Print the data exactly, leaving nothing out.
PROVIDED DATA below:
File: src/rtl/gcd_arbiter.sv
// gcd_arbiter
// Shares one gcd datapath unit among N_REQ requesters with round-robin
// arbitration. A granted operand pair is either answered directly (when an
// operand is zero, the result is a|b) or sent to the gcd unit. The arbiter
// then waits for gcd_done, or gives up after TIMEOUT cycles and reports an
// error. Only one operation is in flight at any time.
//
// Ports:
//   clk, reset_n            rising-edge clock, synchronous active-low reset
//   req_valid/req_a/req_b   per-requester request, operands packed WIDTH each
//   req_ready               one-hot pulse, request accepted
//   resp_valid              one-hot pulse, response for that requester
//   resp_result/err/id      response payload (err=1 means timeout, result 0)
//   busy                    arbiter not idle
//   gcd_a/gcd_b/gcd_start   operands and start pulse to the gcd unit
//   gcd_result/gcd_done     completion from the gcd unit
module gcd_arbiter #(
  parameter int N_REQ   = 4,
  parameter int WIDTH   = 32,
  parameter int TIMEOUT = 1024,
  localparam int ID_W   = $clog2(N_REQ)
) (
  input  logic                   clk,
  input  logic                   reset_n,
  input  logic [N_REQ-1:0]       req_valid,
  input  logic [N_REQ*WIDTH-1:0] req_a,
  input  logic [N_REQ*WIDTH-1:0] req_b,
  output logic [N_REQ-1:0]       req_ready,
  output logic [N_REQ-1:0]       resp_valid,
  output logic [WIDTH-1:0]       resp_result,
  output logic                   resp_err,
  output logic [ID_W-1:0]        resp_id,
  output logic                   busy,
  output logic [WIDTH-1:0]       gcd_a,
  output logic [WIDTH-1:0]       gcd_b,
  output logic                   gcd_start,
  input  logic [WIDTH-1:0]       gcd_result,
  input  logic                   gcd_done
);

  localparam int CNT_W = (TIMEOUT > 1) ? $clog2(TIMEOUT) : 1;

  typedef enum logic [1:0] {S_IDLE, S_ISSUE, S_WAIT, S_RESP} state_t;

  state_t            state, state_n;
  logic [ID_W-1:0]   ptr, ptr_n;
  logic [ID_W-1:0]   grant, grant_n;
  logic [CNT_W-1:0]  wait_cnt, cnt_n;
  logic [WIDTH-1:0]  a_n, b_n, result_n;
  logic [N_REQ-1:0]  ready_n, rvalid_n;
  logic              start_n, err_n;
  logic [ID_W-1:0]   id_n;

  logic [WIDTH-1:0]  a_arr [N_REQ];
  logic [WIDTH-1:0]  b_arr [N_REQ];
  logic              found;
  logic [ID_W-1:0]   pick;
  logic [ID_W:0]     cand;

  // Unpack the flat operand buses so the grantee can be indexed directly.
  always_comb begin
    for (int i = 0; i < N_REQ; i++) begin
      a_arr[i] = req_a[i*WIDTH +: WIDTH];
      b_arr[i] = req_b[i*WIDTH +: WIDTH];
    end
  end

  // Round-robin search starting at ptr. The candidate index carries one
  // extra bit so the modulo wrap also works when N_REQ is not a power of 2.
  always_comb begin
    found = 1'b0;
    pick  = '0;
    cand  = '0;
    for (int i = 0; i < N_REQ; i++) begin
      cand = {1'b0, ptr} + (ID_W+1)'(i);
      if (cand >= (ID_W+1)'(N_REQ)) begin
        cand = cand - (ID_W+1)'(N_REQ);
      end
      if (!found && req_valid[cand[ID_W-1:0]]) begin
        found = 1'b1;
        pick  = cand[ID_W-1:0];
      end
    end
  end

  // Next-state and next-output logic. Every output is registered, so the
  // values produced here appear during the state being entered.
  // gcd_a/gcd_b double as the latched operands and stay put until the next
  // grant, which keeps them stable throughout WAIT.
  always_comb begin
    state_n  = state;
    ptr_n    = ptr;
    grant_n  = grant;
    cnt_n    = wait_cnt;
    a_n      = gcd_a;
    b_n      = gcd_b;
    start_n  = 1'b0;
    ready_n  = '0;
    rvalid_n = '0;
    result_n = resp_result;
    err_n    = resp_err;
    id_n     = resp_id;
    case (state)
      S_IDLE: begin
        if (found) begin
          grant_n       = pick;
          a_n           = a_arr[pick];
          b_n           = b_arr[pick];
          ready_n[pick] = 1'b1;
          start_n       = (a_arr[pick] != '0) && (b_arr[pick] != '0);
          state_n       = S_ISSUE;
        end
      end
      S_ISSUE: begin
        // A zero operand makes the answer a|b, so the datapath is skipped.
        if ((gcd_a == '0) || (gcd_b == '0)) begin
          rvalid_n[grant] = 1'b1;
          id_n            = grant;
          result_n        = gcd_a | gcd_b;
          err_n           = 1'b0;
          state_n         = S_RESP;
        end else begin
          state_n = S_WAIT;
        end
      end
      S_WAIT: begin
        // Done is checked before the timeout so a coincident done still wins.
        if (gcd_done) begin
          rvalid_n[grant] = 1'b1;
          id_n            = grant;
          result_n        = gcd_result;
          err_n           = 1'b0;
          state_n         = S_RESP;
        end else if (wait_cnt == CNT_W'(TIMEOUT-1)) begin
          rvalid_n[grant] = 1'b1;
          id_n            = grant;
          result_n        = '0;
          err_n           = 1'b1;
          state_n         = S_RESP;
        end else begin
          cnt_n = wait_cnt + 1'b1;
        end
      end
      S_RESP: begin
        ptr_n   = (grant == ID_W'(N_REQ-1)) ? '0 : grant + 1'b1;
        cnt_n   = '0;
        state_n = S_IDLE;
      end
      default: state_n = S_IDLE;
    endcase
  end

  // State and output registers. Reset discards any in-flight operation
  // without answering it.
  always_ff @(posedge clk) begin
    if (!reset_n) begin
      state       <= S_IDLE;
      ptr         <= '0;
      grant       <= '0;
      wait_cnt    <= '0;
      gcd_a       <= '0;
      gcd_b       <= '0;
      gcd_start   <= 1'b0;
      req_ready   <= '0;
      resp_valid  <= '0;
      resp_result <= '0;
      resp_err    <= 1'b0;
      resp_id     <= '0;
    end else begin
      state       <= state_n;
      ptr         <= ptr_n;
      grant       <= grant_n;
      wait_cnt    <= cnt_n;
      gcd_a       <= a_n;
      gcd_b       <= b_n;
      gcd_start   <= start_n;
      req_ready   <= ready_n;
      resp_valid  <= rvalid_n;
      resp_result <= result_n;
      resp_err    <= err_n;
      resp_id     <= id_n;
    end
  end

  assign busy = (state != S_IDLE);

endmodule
End of PROVIDED DATA.
OUTPUT FOR THIS EXERCISE -
File: src/rtl/gcd_arbiter.sv
// gcd_arbiter
// Shares one gcd datapath unit among N_REQ requesters with round-robin
// arbitration. A granted operand pair is either answered directly (when an
// operand is zero, the result is a|b) or sent to the gcd unit. The arbiter
// then waits for gcd_done, or gives up after TIMEOUT cycles and reports an
// error. Only one operation is in flight at any time.
//
// Ports:
//   clk, reset_n            rising-edge clock, synchronous active-low reset
//   req_valid/req_a/req_b   per-requester request, operands packed WIDTH each
//   req_ready               one-hot pulse, request accepted
//   resp_valid              one-hot pulse, response for that requester
//   resp_result/err/id      response payload (err=1 means timeout, result 0)
//   busy                    arbiter not idle
//   gcd_a/gcd_b/gcd_start   operands and start pulse to the gcd unit
//   gcd_result/gcd_done     completion from the gcd unit
module gcd_arbiter #(
  parameter int N_REQ   = 4,
  parameter int WIDTH   = 32,
  parameter int TIMEOUT = 1024,
  localparam int ID_W   = $clog2(N_REQ)
) (
  input  logic                   clk,
  input  logic                   reset_n,
  input  logic [N_REQ-1:0]       req_valid,
  input  logic [N_REQ*WIDTH-1:0] req_a,
  input  logic [N_REQ*WIDTH-1:0] req_b,
  output logic [N_REQ-1:0]       req_ready,
  output logic [N_REQ-1:0]       resp_valid,
  output logic [WIDTH-1:0]       resp_result,
  output logic                   resp_err,
  output logic [ID_W-1:0]        resp_id,
  output logic                   busy,
  output logic [WIDTH-1:0]       gcd_a,
  output logic [WIDTH-1:0]       gcd_b,
  output logic                   gcd_start,
  input  logic [WIDTH-1:0]       gcd_result,
  input  logic                   gcd_done
);

  localparam int CNT_W = (TIMEOUT > 1) ? $clog2(TIMEOUT) : 1;

  typedef enum logic [1:0] {S_IDLE, S_ISSUE, S_WAIT, S_RESP} state_t;

  state_t            state, state_n;
  logic [ID_W-1:0]   ptr, ptr_n;
  logic [ID_W-1:0]   grant, grant_n;
  logic [CNT_W-1:0]  wait_cnt, cnt_n;
  logic [WIDTH-1:0]  a_n, b_n, result_n;
  logic [N_REQ-1:0]  ready_n, rvalid_n;
  logic              start_n, err_n;
  logic [ID_W-1:0]   id_n;

  logic [WIDTH-1:0]  a_arr [N_REQ];
  logic [WIDTH-1:0]  b_arr [N_REQ];
  logic              found;
  logic [ID_W-1:0]   pick;
  logic [ID_W:0]     cand;

  // Unpack the flat operand buses so the grantee can be indexed directly.
  always_comb begin
    for (int i = 0; i < N_REQ; i++) begin
      a_arr[i] = req_a[i*WIDTH +: WIDTH];
      b_arr[i] = req_b[i*WIDTH +: WIDTH];
    end
  end

  // Round-robin search starting at ptr. The candidate index carries one
  // extra bit so the modulo wrap also works when N_REQ is not a power of 2.
  always_comb begin
    found = 1'b0;
    pick  = '0;
    cand  = '0;
    for (int i = 0; i < N_REQ; i++) begin
      cand = {1'b0, ptr} + (ID_W+1)'(i);
      if (cand >= (ID_W+1)'(N_REQ)) begin
        cand = cand - (ID_W+1)'(N_REQ);
      end
      if (!found && req_valid[cand[ID_W-1:0]]) begin
        found = 1'b1;
        pick  = cand[ID_W-1:0];
      end
    end
  end

  // Next-state and next-output logic. Every output is registered, so the
  // values produced here appear during the state being entered.
  // gcd_a/gcd_b double as the latched operands and stay put until the next
  // grant, which keeps them stable throughout WAIT.
  always_comb begin
    state_n  = state;
    ptr_n    = ptr;
    grant_n  = grant;
    cnt_n    = wait_cnt;
    a_n      = gcd_a;
    b_n      = gcd_b;
    start_n  = 1'b0;
    ready_n  = '0;
    rvalid_n = '0;
    result_n = resp_result;
    err_n    = resp_err;
    id_n     = resp_id;
    case (state)
      S_IDLE: begin
        if (found) begin
          grant_n       = pick;
          a_n           = a_arr[pick];
          b_n           = b_arr[pick];
          ready_n[pick] = 1'b1;
          start_n       = (a_arr[pick] != '0) && (b_arr[pick] != '0);
          state_n       = S_ISSUE;
        end
      end
      S_ISSUE: begin
        // A zero operand makes the answer a|b, so the datapath is skipped.
        if ((gcd_a == '0) || (gcd_b == '0)) begin
          rvalid_n[grant] = 1'b1;
          id_n            = grant;
          result_n        = gcd_a | gcd_b;
          err_n           = 1'b0;
          state_n         = S_RESP;
        end else begin
          state_n = S_WAIT;
        end
      end
      S_WAIT: begin
        // Done is checked before the timeout so a coincident done still wins.
        if (gcd_done) begin
          rvalid_n[grant] = 1'b1;
          id_n            = grant;
          result_n        = gcd_result;
          err_n           = 1'b0;
          state_n         = S_RESP;
        end else if (wait_cnt == CNT_W'(TIMEOUT-1)) begin
          rvalid_n[grant] = 1'b1;
          id_n            = grant;
          result_n        = '0;
          err_n           = 1'b1;
          state_n         = S_RESP;
        end else begin
          cnt_n = wait_cnt + 1'b1;
        end
      end
      S_RESP: begin
        ptr_n   = (grant == ID_W'(N_REQ-1)) ? '0 : grant + 1'b1;
        cnt_n   = '0;
        state_n = S_IDLE;
      end
      default: state_n = S_IDLE;
    endcase
  end

  // State and output registers. Reset discards any in-flight operation
  // without answering it.
  always_ff @(posedge clk) begin
    if (!reset_n) begin
      state       <= S_IDLE;
      ptr         <= '0;
      grant       <= '0;
      wait_cnt    <= '0;
      gcd_a       <= '0;
      gcd_b       <= '0;
      gcd_start   <= 1'b0;
      req_ready   <= '0;
      resp_valid  <= '0;
      resp_result <= '0;
      resp_err    <= 1'b0;
      resp_id     <= '0;
    end else begin
      state       <= state_n;
      ptr         <= ptr_n;
      grant       <= grant_n;
      wait_cnt    <= cnt_n;
      gcd_a       <= a_n;
      gcd_b       <= b_n;
      gcd_start   <= start_n;
      req_ready   <= ready_n;
      resp_valid  <= rvalid_n;
      resp_result <= result_n;
      resp_err    <= err_n;
      resp_id     <= id_n;
    end
  end

  assign busy = (state != S_IDLE);

endmodule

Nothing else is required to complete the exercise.